La journée de grève interprofessionnelle du 4 février a mobilisé salarié·e·s, étudiant·e·s et retraité·e·s, ainsi que de nombreu·x·ses act·eurs·rices du monde de l’art et de la culture.

À Nantes, plus de 3000 personnes ont participé à la journée de mobilisation nationale impulsée par de nombreux syndicats des salarié·e·s du privé et du public, ainsi que du secteur de l’art et de la culture. Une manifestation unitaire, réclamant notamment un réinvestissement massif dans les services publics, ainsi que la réouverture des lieux culturels et artistiques.

Au-delà de la crise sanitaire, c’est bien la crise sociale qui a rassemblé les manifestant·e·s, conscient·e·s de l’importance d’une mobilisation massive et pérenne pour que leurs revendications soient enfin prises en compte par le gouvernement. Après les prises de parole des représentant·e·s des salarié·e·s des différents secteurs présents, ainsi que des étudiant·e·s et des retraité·e·s, une première performance artistique a lancé le début de la manifestation. Au son d’une sirène diffusée depuis un camion-sono, plusieurs artistes se sont allongé·e·s par terre tandis que d’autres dessinaient les contours de leurs silhouettes au sol, symbolisant la mort de leurs professions du fait des décisions gouvernementales successives depuis le début de la pandémie.

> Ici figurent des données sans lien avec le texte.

File: src/rtl/jtag_pkg.sv
// Shared TAP state encoding, DR selection codes and the 1149.1 next-state function.
package jtag_pkg;

    typedef enum logic [3:0] {
        TLR     = 4'hF,
        RTI     = 4'hC,
        SELDR   = 4'h7,
        CAPDR   = 4'h6,
        SHDR    = 4'h2,
        EX1DR   = 4'h1,
        PAUSEDR = 4'h3,
        EX2DR   = 4'h0,
        UPDDR   = 4'h5,
        SELIR   = 4'h4,
        CAPIR   = 4'hE,
        SHIR    = 4'hA,
        EX1IR   = 4'h9,
        PAUSEIR = 4'hB,
        EX2IR   = 4'h8,
        UPDIR   = 4'hD
    } tap_state_t;

    typedef enum logic [1:0] {
        DR_BYPASS,
        DR_IDCODE,
        DR_USERCODE,
        DR_USER
    } dr_sel_t;

    function automatic tap_state_t tap_next(input tap_state_t s, input logic tms);
        case (s)
            TLR:     tap_next = tms ? TLR   : RTI;
            RTI:     tap_next = tms ? SELDR : RTI;
            SELDR:   tap_next = tms ? SELIR : CAPDR;
            CAPDR:   tap_next = tms ? EX1DR : SHDR;
            SHDR:    tap_next = tms ? EX1DR : SHDR;
            EX1DR:   tap_next = tms ? UPDDR : PAUSEDR;
            PAUSEDR: tap_next = tms ? EX2DR : PAUSEDR;
            EX2DR:   tap_next = tms ? UPDDR : SHDR;
            UPDDR:   tap_next = tms ? SELDR : RTI;
            SELIR:   tap_next = tms ? TLR   : CAPIR;
            CAPIR:   tap_next = tms ? EX1IR : SHIR;
            SHIR:    tap_next = tms ? EX1IR : SHIR;
            EX1IR:   tap_next = tms ? UPDIR : PAUSEIR;
            PAUSEIR: tap_next = tms ? EX2IR : PAUSEIR;
            EX2IR:   tap_next = tms ? UPDIR : SHIR;
            UPDIR:   tap_next = tms ? SELDR : RTI;
            default: tap_next = TLR;
        endcase
    endfunction

endpackage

Le cortège s’est ensuite dirigé vers la préfecture, mené par des artistes marionnettistes et le camion-sono dont la sirène a retenti à plusieurs reprises, afin de mettre en scène la mort du secteur artistique et culturel tout au long de la manifestation. Après avoir longé le cours Saint-Pierre et le château des ducs, les manifestant·e·s ont pris la direction de la rue Jean-Jacques Rousseau, pour finir place Graslin. De nouvelles prises de parole suivies d’une ultime performance artistique ont clôturé cette matinée de mobilisation, appelant à ne rien lâcher et à poursuivre la lutte, tous secteurs confondus. Un appel du mouvement artistique Rage de l’art a également été relayé par une de ses co-fondatrices, sollicitant les manifestant·e·s à se joindre à la performance et à la déambulation prévues samedi 13 février à 14h00, au miroir d’eau.

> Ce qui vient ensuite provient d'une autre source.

===== src/rtl/cnt_pkg.sv =====
// cnt_pkg: shared types and constants for the counter capture controller
package cnt_pkg;
  typedef enum logic [1:0] {IDLE, ARMED, RUN} state_e;
  localparam int EDGE_RISE = 0;
  localparam int EDGE_FALL = 1;
  localparam int EDGE_BOTH = 2;
  localparam int CNT_WIDTH_DEF = 8;
endpackage


===== src/rtl/evt_sync_edge.sv =====
// evt_sync_edge: synchronizes the async event pin and emits a registered 1-cycle edge pulse
module evt_sync_edge import cnt_pkg::*; #(
  parameter int SYNC_STAGES = 2,
  parameter int EDGE_SEL = EDGE_RISE
) (
  input  logic clk_i,
  input  logic rst_i,
  input  logic evt_i,
  output logic evt_edge_o
);
  logic [SYNC_STAGES-1:0] sync_q;
  logic hist_q, edge_q, rise, fall, edge_d;
  assign rise = sync_q[SYNC_STAGES-1] & ~hist_q;
  assign fall = ~sync_q[SYNC_STAGES-1] & hist_q;
  assign edge_d = (EDGE_SEL == EDGE_BOTH) ? (rise | fall) : (EDGE_SEL == EDGE_FALL) ? fall : rise;
  assign evt_edge_o = edge_q;
  always_ff @(posedge clk_i) begin
    if (rst_i) begin
      sync_q <= '0;
      hist_q <= 1'b0;
      edge_q <= 1'b0;
    end else begin
      sync_q <= {sync_q[SYNC_STAGES-2:0], evt_i};
      hist_q <= sync_q[SYNC_STAGES-1];
      edge_q <= edge_d;
    end
  end
endmodule


===== src/rtl/cnt_capture_ctrl.sv =====
// cnt_capture_ctrl: arms the counter on qualified event edges and captures the count into a 1-entry slot
module cnt_capture_ctrl import cnt_pkg::*; #(
  parameter int CNT_WIDTH = CNT_WIDTH_DEF,
  parameter int SYNC_STAGES = 2,
  parameter int EDGE_SEL = EDGE_RISE
) (
  input  logic                 clk_i,
  input  logic                 rst_i,
  input  logic                 arm_i,
  input  logic                 evt_i,
  input  logic [CNT_WIDTH-1:0] cnt_i,
  input  logic                 ovf_i,
  output logic                 cnt_en_o,
  output logic                 cnt_clr_o,
  output logic [CNT_WIDTH-1:0] cap_data_o,
  output logic                 cap_ovf_o,
  output logic                 cap_valid_o,
  input  logic                 cap_ready_i,
  output logic                 busy_o,
  output logic                 lost_o
);
  state_e state_q, state_d;
  logic [CNT_WIDTH-1:0] data_q, data_d;
  logic ovf_q, ovf_d, valid_q, valid_d, lost_q, lost_d;
  logic evt_edge, en, clr, cap, load, arm_start;
  evt_sync_edge #(.SYNC_STAGES(SYNC_STAGES), .EDGE_SEL(EDGE_SEL)) u_sync (
    .clk_i(clk_i),
    .rst_i(rst_i),
    .evt_i(evt_i),
    .evt_edge_o(evt_edge)
  );
  always_comb begin
    state_d = state_q;
    en = 1'b0;
    clr = 1'b0;
    cap = 1'b0;
    case (state_q)
      IDLE: if (arm_i) begin
        state_d = ARMED;
        clr = 1'b1;
      end
      ARMED: if (!arm_i) state_d = IDLE;
        else if (evt_edge) begin
          state_d = RUN;
          clr = 1'b1;
        end
      RUN: if (!arm_i) state_d = IDLE;
        else begin
          en = 1'b1;
          clr = evt_edge;
          cap = evt_edge;
        end
      default: state_d = IDLE;
    endcase
  end
  // A capture lands if the slot is empty or is being drained in the same cycle.
  assign arm_start = (state_q == IDLE) & arm_i;
  assign load = cap & (~valid_q | cap_ready_i);
  assign valid_d = load | (valid_q & ~cap_ready_i);
  assign data_d = load ? cnt_i : data_q;
  assign ovf_d = load ? ovf_i : ovf_q;
  assign lost_d = arm_start ? 1'b0 : lost_q | (cap & valid_q & ~cap_ready_i);
  always_ff @(posedge clk_i) begin
    if (rst_i) begin
      state_q <= IDLE;
      data_q <= '0;
      ovf_q <= 1'b0;
      valid_q <= 1'b0;
      lost_q <= 1'b0;
    end else begin
      state_q <= state_d;
      data_q <= data_d;
      ovf_q <= ovf_d;
      valid_q <= valid_d;
      lost_q <= lost_d;
    end
  end
  assign cnt_en_o = en & ~rst_i;
  assign cnt_clr_o = clr & ~rst_i;
  assign cap_data_o = data_q;
  assign cap_ovf_o = ovf_q;
  assign cap_valid_o = valid_q;
  assign busy_o = state_q != IDLE;
  assign lost_o = lost_q;
endmodule


===== config.mk =====
export PLATFORM = sky130hd
export DESIGN_NAME = cnt_capture_ctrl
export DESIGN_NICKNAME = d
export VERILOG_FILES = /design/src/rtl/cnt_pkg.sv /design/src/rtl/evt_sync_edge.sv /design/src/rtl/cnt_capture_ctrl.sv
export SDC_FILE = /design/constraint.sdc
export NUM_CORES = 1
export LEC_CHECK = 0
export BUFFER_PORTS_ARGS = -buffer_cell sky130_fd_sc_hd__buf_2
export CELL_PAD_IN_SITES_DETAIL_PLACEMENT = 1
export CELL_PAD_IN_SITES_GLOBAL_PLACEMENT = 2
export CORE_MARGIN = 5
export CORE_UTILIZATION = 31
export DETAILED_ROUTE_END_ITERATION = 8
export GPL_TIMING_DRIVEN = 0
export HOLD_SLACK_MARGIN = 0.15
export PLACE_DENSITY_LB_ADDON = 0.1
export SYNTH_ARGS = -nofsm -noshare
export SYNTH_HDL_FRONTEND = slang
export SYNTH_SLANG_ARGS = --single-unit

===== constraint.sdc =====
create_clock -name clk_i -period 2.85 [get_ports clk_i]
set_input_delay 0.1425 -clock clk_i [delete_from_list [all_inputs] [get_ports clk_i]]
set_output_delay 0.1425 -clock clk_i [all_outputs]
set_load 0.01 [all_outputs]

Word level (Yosys, flattened, before mapping)
Cells that the tools add are included.

Register bits: 17. Input bits: 14. Word-level logic and storage cells: 44.

Eq/ne operators: 5. Mux-type cells: 12. Bitwise gates (word level): 15. Reduce and logical (&&, ||, !) cells: 4.

Operator list (number): $and A1 B1 Y1 (8); $mux W2 (4); $mux W1 (6); $pmux W2 S3 (1); $ne A2 B2 Y1 const B (2); $not A1 Y1 (4); $ne A3 B2 Y1 const B (1); $or A1 B1 Y1 (3); $pmux W1 S3 (1); $reduce_and A3 Y1 (1); $eq A2 B1 Y1 const B (1); $eq A2 B2 Y1 const B (1); $logic_not A2 Y1 (1); $reduce_bool A2 Y1 (1); $reduce_or A2 Y1 (1).

Depth between registers and ports, before layout
Gate-level depths: netlist of run 1.

Depth after elaboration: 5. Gate-level depth with buffers: 5.

By module
From an unflattened synthesis of run 1, not the netlist that was laid out.

Cell total of the unflattened synthesis: 81. Area, all modules: 825.8 um2.

By module, submodules not included: cnt_capture_ctrl (times used 1, cells each 73, area an instance 714.4 um2); evt_sync_edge (times used 1, cells each 8, area an instance 111.4 um2).

Least setup slack after synthesis of run 1
Ideal clock, no wire load.

Path type: register -> output. Start: register state_q[0]. End: output cnt_clr_o. Arrival: 1.192 ns. Slack: 1.516 ns. Stages on the path, launching flop included: 5. Path through: dfxtp_1 inv_1 ha_1 a21oi_1 nor4b_1.

Longest elaborated chain between the ends: 3.

RTL lines: start, declared (line cnt_capture_ctrl.sv:22) `state_e state_q, state_d;`; start signal, assigned (line cnt_capture_ctrl.sv:71) `state_q <= state_d;`; $eq A2 B2 Y1, or another cell as far along (line cnt_capture_ctrl.sv:37) `case (state_q)`; $pmux W1 S3 (*) (line cnt_capture_ctrl.sv:37); $and A1 B1 Y1 (*) (line cnt_capture_ctrl.sv:79) `assign cnt_clr_o = clr & ~rst_i;`; end, declared (line cnt_capture_ctrl.sv:14) `output logic cnt_clr_o,`.

Every way passes the cells marked *; elsewhere a longest branch is shown, timed or not.

Final worst setup path of run 1
Start: register state_q[1]. End: output cnt_clr_o.

The elaborated chain is that of the path after synthesis.

==> reports/metrics.csv, run 1 <==
metric;value;unit
setup violators final;0;
# fillers;312;
R2R setup slack;1.40;ns
pwr/cell area;396;nW/um2
Avg WL per Cell;12.3;um
Slew HR;0.761;
Area Growth Syn to Fin;35.9;%
R2R depth;5;
fmax;594;MHz
nets;142;
crit-path cells;inv_1 > ha_1 > a21oi_1 > nor4b_1 > buf_2;
CTS root buf;clkbuf_4;
Port Buffers;25;
sequential share of the synthesized area;0.409;
number of flops mapped to enable cells by yosys;0;
CORE AREA;2520;um2
drt pass-1 iters;4;
mapped cell area;832;um2
worst slew pin tran;0.359;ns
worst vdd ir;0.000299;V
Data arrival, critical path;1.54;ns
Yosys cell types;24;
top cell type's share of synthesized area;0.409;
area leader, netlist;dfxtp_1;
prevailing post-synth register cell;dfxtp_1;
top-count cell post-synth;nand2b_1;
Die Y;61.8;um
synth top area cells;dfxtp_1 (41%), nand2b_1 (16%), mux2i_1 (12%);
max cap viols;0;
crit start category;register;
Skew-Pair Late Insertion Delay;0.28;ns
antenna violations before repair;0;
global-route usage over all layers;0.103;
Worst Skew;0.00295;ns
Top Family by Delay on Critical Path;flip-flops;
delay of the slowest critical-path stage;0.41;ns
Leak Pwr;0.000483;uW
critical path's slowest cell;dfxtp_1;
clock-pin slew on the worst setup and hold paths;0.09;ns
share of cells above drive strength 1;0.287;
TritonCTS Sinks;17;
most frequent cells after synthesis;nand2b_1 (21), dfxtp_1 (17), mux2i_1 (10);
Overflow after GRT;0;
Post-DP HPWL;1400;um
row count;18;
WP depth;5;
Initial Util;0.330;
routed via count;691;
synthesized instance count;82;
Routed Antenna Nets;0;
routability cong.;0.711;
GRT Max-Usage Layer;met2;
CP bufs+invs;2;
largest net degree at the start of global routing;11;
number of H-tree levels;1;
worst-path fanout max;4;
minimum clock period;1.68;ns
M2 GR Usage;0.172;
post_cts resized;0;
hold crit path type;input pin to register;
period utilization;0.590;
Inst Count DP;137;
global-route wire length before repair;2900;um
CTS Buffer Depth;2;
number of DRC markers in iteration 0;4;
TritonCTS clock tree;yes;
synthesized flop and latch total;17;
final slew viol count;0;
critical path class;register to output port;
fraction of registers with async set/reset;0;
GRT met3 Usage;0.0393;
syn_area_per_cell;10.1;um2
Ports;28;
number of CTS-inserted buffers;3;
Inserted Diodes;0;
routed vias/inst;4.55;
CP Data Required Time;2.71;ns
RSZ-0062 raised after global routing;no;
vias in the first global route;694;
setup TNS;0;ns
status;completed;
Net Count, Synth;101;
Hold Fails Final Rpt;0;
hold depth;2;
DRC;0;
crit end category;output port;
grt met1 use;0.128;
filler-free cell count of the finished design;152;
Die Wd;61.8;um
Ys Warns;0;
DRT Wirelength;1870;um
die area;3820;um2
==> what timing repair did <==
item                                    4_1_cts  5_1_grt
hold buffers                                 11        0
buffers inserted                              0        0
endpoints found under the setup margin        0        0
endpoints found under the hold margin        11        0
==> state kept, by name (all words and copies together), names as in the netlist <==
register and count:
u_sync.hist_q 1, lost_o 1, cap_valid_o 1, cap_ovf_o 1, cap_data_o 8, state_q 2
u_sync.evt_edge_o 1, u_sync.sync_q 2
==> stage by stage <==
step / power [uW] / worst slack [ns] / instance area [um2] / utilization / hold slack [ns]
floorplan: 296 / 1.52 / 832 / - / 0.271
finish: 448 / 1.17 / 1130 / 0.448 / 0.173
global placement: 318 / 1.47 / 995 / 0.394 / 0.356
detailed placement: 320 / 1.37 / 995 / 0.394 / 0.371
CTS: 458 / 1.14 / 1130 / 0.448 / 0.168
global route: 479 / 1.03 / 1130 / 0.448 / 0.170
==> placed cells by master (no fill, tap or decap), drive strengths merged <==
master | Yosys | routed
a211oi | 1 | 1
a21oi | 1 | 1
a31oi | 2 | 2
a41oi | 1 | 1
and2b | 1 | 1
buf | 3 | 28
clkbuf | 1 | 5
dfxtp | 17 | 17
dlygate4sd3 | 0 | 11
ha | 5 | 5
inv | 4 | 4
mux2i | 10 | 10
nand2 | 1 | 1
nand2b | 21 | 21
nand3 | 1 | 1
nand4 | 1 | 1
nor2 | 4 | 4
nor2b | 5 | 5
nor4b | 1 | 1
o211ai | 1 | 1
or3 | 1 | 1
==> cells by family after synthesis <==
group,share of synthesized area
AO/OA/AOI/OAI,0.0496
buffers and inverters,0.0511
flip-flops,0.409
multiplexers,0.120
AND/OR/NAND/NOR,0.295
adder cells (fa/ha/maj),0.0752
==> power breakdown <==
group          switching (uW)  internal [uW]
clock                    68.9           54.2
sequential               4.70            243
combinational            35.7           41.5
total                     109            338
==> routing by layer <==
metal / share of wire / vias to the layer above
met3: 0.066 / 2
li1: - / 351
met1: 0.45 / 321
met5: 0 / -
met4: 0.0080 / 0
met2: 0.47 / 17
==> path summary, 6_finish.rpt <==
| check | from | endpoint |
|---|---|---|
| max | state_q[1] | cnt_clr_o |
| min | rst_i | u_sync.hist_q |
| max reg2reg | state_q[0] | cap_data_o[6] |
| min reg2reg | u_sync.hist_q | u_sync.evt_edge_o |
==> cell type report <==
type / instances / area, um2 / share of cell area
Multi-Input combinational cell: 57 / 449 / 0.397
Sequential cell: 17 / 340 / 0.301
Clock buffer: 4 / 26.3 / 0.0232
Tap cell: 30 / 37.5 / 0.0332
Buffer: 4 / 27.5 / 0.0243
Timing Repair Buffer: 36 / 235 / 0.208
Inverter: 4 / 15.0 / 0.0133
Power figures use the tool's default switching activity.
==> run 2: changes to the inputs <==
--- a/config.mk
+++ b/config.mk
@@ -9,7 +9,7 @@
 export CELL_PAD_IN_SITES_DETAIL_PLACEMENT = 1
 export CELL_PAD_IN_SITES_GLOBAL_PLACEMENT = 2
 export CORE_MARGIN = 5
-export CORE_UTILIZATION = 31
+export CORE_UTILIZATION = 26
 export DETAILED_ROUTE_END_ITERATION = 8
 export GPL_TIMING_DRIVEN = 0
 export HOLD_SLACK_MARGIN = 0.15
==> constraint.sdc (replaced) <==
create_clock -name clk_i -period 1.46 [get_ports clk_i]
set_input_delay 0.073 -clock clk_i [delete_from_list [all_inputs] [get_ports clk_i]]
set_output_delay 0.073 -clock clk_i [all_outputs]
set_load 0.01 [all_outputs]
==> run 2 against run 1 <==
Against the previous run:
- combinational power rose to 2.6 times the previous value
- global-route usage down 0.63 points
- cell area is 8.1% higher
- clock skew grew 0.0016 ns
- wire length grew 4.8%
- die area up 16%
- first-iteration DRC count rose to 6.0 times the previous value
==> reports/metrics.csv, run 2 (synthesized netlist as in run 1, its figures left out) <==
metric;value;unit
crit start category;register;
die area;4430;um2
number of CTS-inserted buffers;3;
Post-DP HPWL;1350;um
share of cells above drive strength 1;0.381;
hold crit path type;input pin to register;
Ports;28;
Overflow after GRT;0;
Leak Pwr;0.000506;uW
Skew-Pair Late Insertion Delay;0.30;ns
Routed Antenna Nets;0;
Port Buffers;25;
crit end category;output port;
worst hold margin;0.304;ns
grt met1 use;0.109;
Avg WL per Cell;11.5;um
antenna violations before repair;0;
crit-path cells;inv_2 > ha_4 > a21oi_2 > nor4b_2 > buf_2;
Worst Skew;0.00459;ns
RSZ-0062 raised after global routing;yes;
final slew viol count;0;
largest net degree at the start of global routing;11;
most frequent cells in the layout;buf_2 (26), nand2b_1 (21), dfxtp_1 (15);
CTS root buf;clkbuf_4;
Area Growth Syn to Fin;46.9;%
commonest non-fill, non-tap cell in the layout;buf_2;
critical path class;register to output port;
routability cong.;0.627;
# fillers;362;
setup TNS;0;ns
GRT Max-Usage Layer;met2;
Die Wd;66.6;um
M2 GR Usage;0.170;
DRC;0;
setup violators final;0;
Inserted Diodes;0;
Hold Fails Final Rpt;0;
global-route wire length before repair;3210;um
max reg flops;8;
row count;20;
routed vias/inst;4.24;
number of H-tree levels;1;
CTS Buffer Depth;2;
Design Area, Final;1220;um2
pwr/cell area;778;nW/um2
Initial Util;0.273;
max cap viols;0;
number of DRC markers in iteration 0;24;
period utilization;0.986;
minimum clock period;1.44;ns
worst vdd ir;0.000299;V
critical path's slowest cell;dfxtp_2;
CORE AREA;3050;um2
Placed Area;1010;um2
status;completed;
delay of the slowest critical-path stage;0.36;ns
clock-pin slew on the worst setup and hold paths;0.11;ns
fmax;694;MHz
vias in the first global route;731;
Die Y;66.6;um
CP Data Required Time;1.39;ns
TritonCTS clock tree;yes;
global-route usage over all layers;0.0965;
GRT met3 Usage;0.0270;
TritonCTS Sinks;17;
worst slew pin tran;0.336;ns
routed via count;721;
Data arrival, critical path;1.37;ns
worst-path fanout max;2;
DRT Wirelength;1960;um
nets;146;
Slew HR;0.776;
drt pass-1 iters;2;
run 2: layout make-up:
cell class                 count  area, um2  area share
sequential                    17        343       0.280
clock inverter                 1       5.00     0.00409
buffer                         4       27.5      0.0225
inverter                       4       15.0      0.0123
clock buffer                   3       22.5      0.0184
multi-input combinational     57        487       0.398
tap                           44       55.1      0.0450
timing repair buffer          40        268       0.219
run 2: routing by layer:
| layer | share of wire | vias up |
|---|---|---|
| met5 | 0 | - |
| met4 | 0.0066 | 0 |
| met3 | 0.049 | 2 |
| met2 | 0.51 | 17 |
| met1 | 0.43 | 343 |
| li1 | - | 359 |
run 2: worst paths after layout:
path	startpoint	endpoint	slack, ns	depth (start not counted)
max	state_q[0]	cnt_clr_o	0.02	5
min	cap_ready_i	cap_valid_o	0.30	4
max reg2reg	state_q[0]	cap_data_o[2]	0.13	6
min reg2reg	u_sync.hist_q	u_sync.evt_edge_o	0.39	1
run 2: worst max-delay path: cells and delay by family, from the launching register on:
| kind | cells | cell delay, ns |
|---|---|---|
| AO/OA/AOI/OAI | 1 | 0.04 |
| flip-flops | 1 | 0.36 |
| buffers and inverters | 2 | 0.22 |
| adder cells (fa/ha/maj) | 1 | 0.25 |
| AND/OR/NAND/NOR | 1 | 0.19 |
run 2: power by group:
part	switching (uW)	leakage (uW)	internal (uW)
sequential	7.41	0.000139	475
clock	167	0.0000177	102
combinational	88.9	0.000350	110
run 2: timing repair:
item,4_1_cts,5_1_grt
buffers inserted,3,0
pin swaps,1,1
cloned,0,0
endpoints found under the setup margin,2,9
hold endpoints to repair,13,0
hold buffers,12,0
resized for setup,9,2
run 2: per-stage QoR:
stage	power, uW	instances	setup slack (ns)	utilization
finish	951	170	0.0199	0.400
global route	1000	170	-0.0712	0.400
CTS	961	170	-0.0455	0.396
detailed placement	625	151	0.0367	0.332
global placement	621	151	0.0803	0.332
floorplan	579	82	0.195	-
==> run 3: changes to the inputs <==
--- a/config.mk
+++ b/config.mk
@@ -5,11 +5,12 @@
 export SDC_FILE = /design/constraint.sdc
 export NUM_CORES = 1
 export LEC_CHECK = 0
+export ABC_CLOCK_PERIOD_IN_PS = 1700
 export BUFFER_PORTS_ARGS = -buffer_cell sky130_fd_sc_hd__buf_2
 export CELL_PAD_IN_SITES_DETAIL_PLACEMENT = 1
 export CELL_PAD_IN_SITES_GLOBAL_PLACEMENT = 2
 export CORE_MARGIN = 5
-export CORE_UTILIZATION = 26
+export CORE_UTILIZATION = 31
 export DETAILED_ROUTE_END_ITERATION = 8
 export GPL_TIMING_DRIVEN = 0
 export HOLD_SLACK_MARGIN = 0.15
==> constraint.sdc (replaced) <==
create_clock -name clk_i -period 1.7 [get_ports clk_i]
set_input_delay 0.085 -clock clk_i [delete_from_list [all_inputs] [get_ports clk_i]]
set_output_delay 0.085 -clock clk_i [all_outputs]
set_load 0.01 [all_outputs]
==> run 3 against run 2 <==
Against the previous run:
- die area shrank 14%
- critical path depth unchanged
- combinational power down 34%
- hold slack improved by 0.032 ns
- wire length decreased by 4.5%
- power is 21% lower
- non-clock buffer count decreased by 3
- final cell count down 10%
- count of clock-buffer cells in the layout grew 1
- global-route usage up 0.63 points
- clock power fell by 23%
- sequential share of layout area is 1.9 points higher
- largest power group unchanged
==> reports/metrics.csv, run 3 (synthesized netlist as in run 1, its figures left out) <==
metric;value;unit
crit end category;output port;
Routed Antenna Nets;0;
Die Wd;61.8;um
antenna violations before repair;0;
largest net degree at the start of global routing;11;
pwr/cell area;659;nW/um2
hold depth;4;
row count;18;
worst vdd ir;0.000502;V
worst-path fanout max;4;
CTS root buf;clkbuf_4;
nets;143;
clock-pin slew on the worst setup and hold paths;0.09;ns
number of DRC markers in iteration 0;3;
share of cells above drive strength 1;0.301;
Post-DP HPWL;1400;um
global-route wire length before repair;2900;um
minimum clock period;1.56;ns
max reg flops;8;
routed via count;690;
Avg WL per Cell;12.2;um
setup violators final;0;
routability cong.;0.711;
number of H-tree levels;1;
crit start category;register;
Initial Util;0.330;
RSZ-0062 raised after global routing;no;
routed vias/inst;4.51;
Slew HR;0.761;
CORE AREA;2520;um2
period utilization;0.920;
CTS Buffer Depth;2;
DRC;0;
most frequent cells in the layout;buf_2 (26), nand2b_1 (21), dfxtp_1 (15);
CP Data Required Time;1.62;ns
TritonCTS clock tree;yes;
status;completed;
commonest non-fill, non-tap cell in the layout;buf_2;
max cap viols;0;
R2R depth;5;
Skew-Pair Late Insertion Delay;0.28;ns
Die Y;61.8;um
hold crit path type;input pin to register;
Hold Fails Final Rpt;0;
final slew viol count;0;
die area;3820;um2
vias in the first global route;694;
Worst Skew;0.00269;ns
# fillers;309;
TritonCTS Sinks;17;
number of CTS-inserted buffers;3;
PnR Total Power;753;uW
Port Buffers;25;
setup TNS;0;ns
Overflow after GRT;0;
Inserted Diodes;0;
fmax;640;MHz
Ports;28;
Leak Pwr;0.000488;uW
Area Growth Syn to Fin;37.4;%
global-route usage over all layers;0.103;
Data arrival, critical path;1.48;ns
critical path class;register to output port;
DRT Wirelength;1870;um
drt pass-1 iters;4;
worst slew pin tran;0.359;ns
## run 3: cell types whose count changed in the layout (fill, tap and decap cells not counted), moves of 2 or more
cell	change
inv_2	-2
ha_1	+3
buf_4	-3
ha_4	-2
inv_1	+2
## run 3: path summary, 6_finish.rpt
kind	end	from	slack (ns)
setup reg to reg	cap_data_o[6]	state_q[0]	0.27
hold reg to reg	u_sync.evt_edge_o	u_sync.hist_q	0.39
setup / recovery	cnt_clr_o	state_q[1]	0.14
hold / removal	cap_valid_o	cap_ready_i	0.34
## run 3: repair_timing
action | CTS | global route
gates resized for setup | 0 | 2
hold buffers | 12 | 0
setup buffers | 0 | 0
endpoints found under the hold margin | 12 | 0
setup endpoints to repair | 0 | 1
## run 3: cell type report
class | instances | area [um2] | share of cell area
Buffer | 4 | 27.5 | 0.0241
Clock buffer | 4 | 26.3 | 0.0230
Inverter | 4 | 15.0 | 0.0131
Multi-Input combinational cell | 57 | 449 | 0.393
Sequential cell | 17 | 343 | 0.300
Tap cell | 30 | 37.5 | 0.0328
Timing Repair Buffer | 37 | 245 | 0.214
## run 3: layer usage
metal	up-vias	wire (um)	global-route usage	part of all wire
li1	353	-	-	-
met4	0	15	0.0182	0.0080
met1	318	865	0.128	0.46
met3	2	117	0.0393	0.063
met5	-	0	0	0
met2	17	871	0.172	0.47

Au vu de l’inaction et du désintérêt global du gouvernement pour le monde de la culture, particulièrement durant cette crise sanitaire, on est en droit de se demander si cette période ne représente pas un effet d’aubaine et une occasion de malmener de manière extraordinaire le secteur culturel. Une mise à mal qui pourrait permettre notamment de remettre en cause pour la énième fois le statut d’intermittent·e, en profitant du contexte particulièrement difficile et potentiellement destructeur des résistances collectives du monde artistique. Rappelons que ce statut a été régulièrement attaqué depuis plus de vingt ans par les gouvernements successifs et n’a été sauvé que grâce à aux mobilisations massives et solidaires du secteur. En France, à l’heure actuelle, le statut d’intermittent·e est ce qui se rapproche le plus d’un salaire à vie, assurant à ses bénéficiaires une continuité de revenus lorsque l’activité est plus faible, leur permettant de continuer de créer. La mort d’un tel statut aurait donc pour conséquence la paupérisation et la précarisation des intermittent·e·s et serait également synonyme d’une perte importante de diversité et de richesse artistique et culturelle. Cela pourrait également signifier moins d’investissements publics et plus de mécénat, et donc un système où la classe dominante pourrait avoir encore plus de pouvoir dans la désignation de ce qui fait partie de la culture légitime ou non. Espérons donc que la mobilisation interprofessionnelle et intergénérationnelle se poursuive, afin que soit réaffirmé l’impératif d’une société solidaire et équitable, telle que l’ont pensée les membres du Conseil National de la Résistance.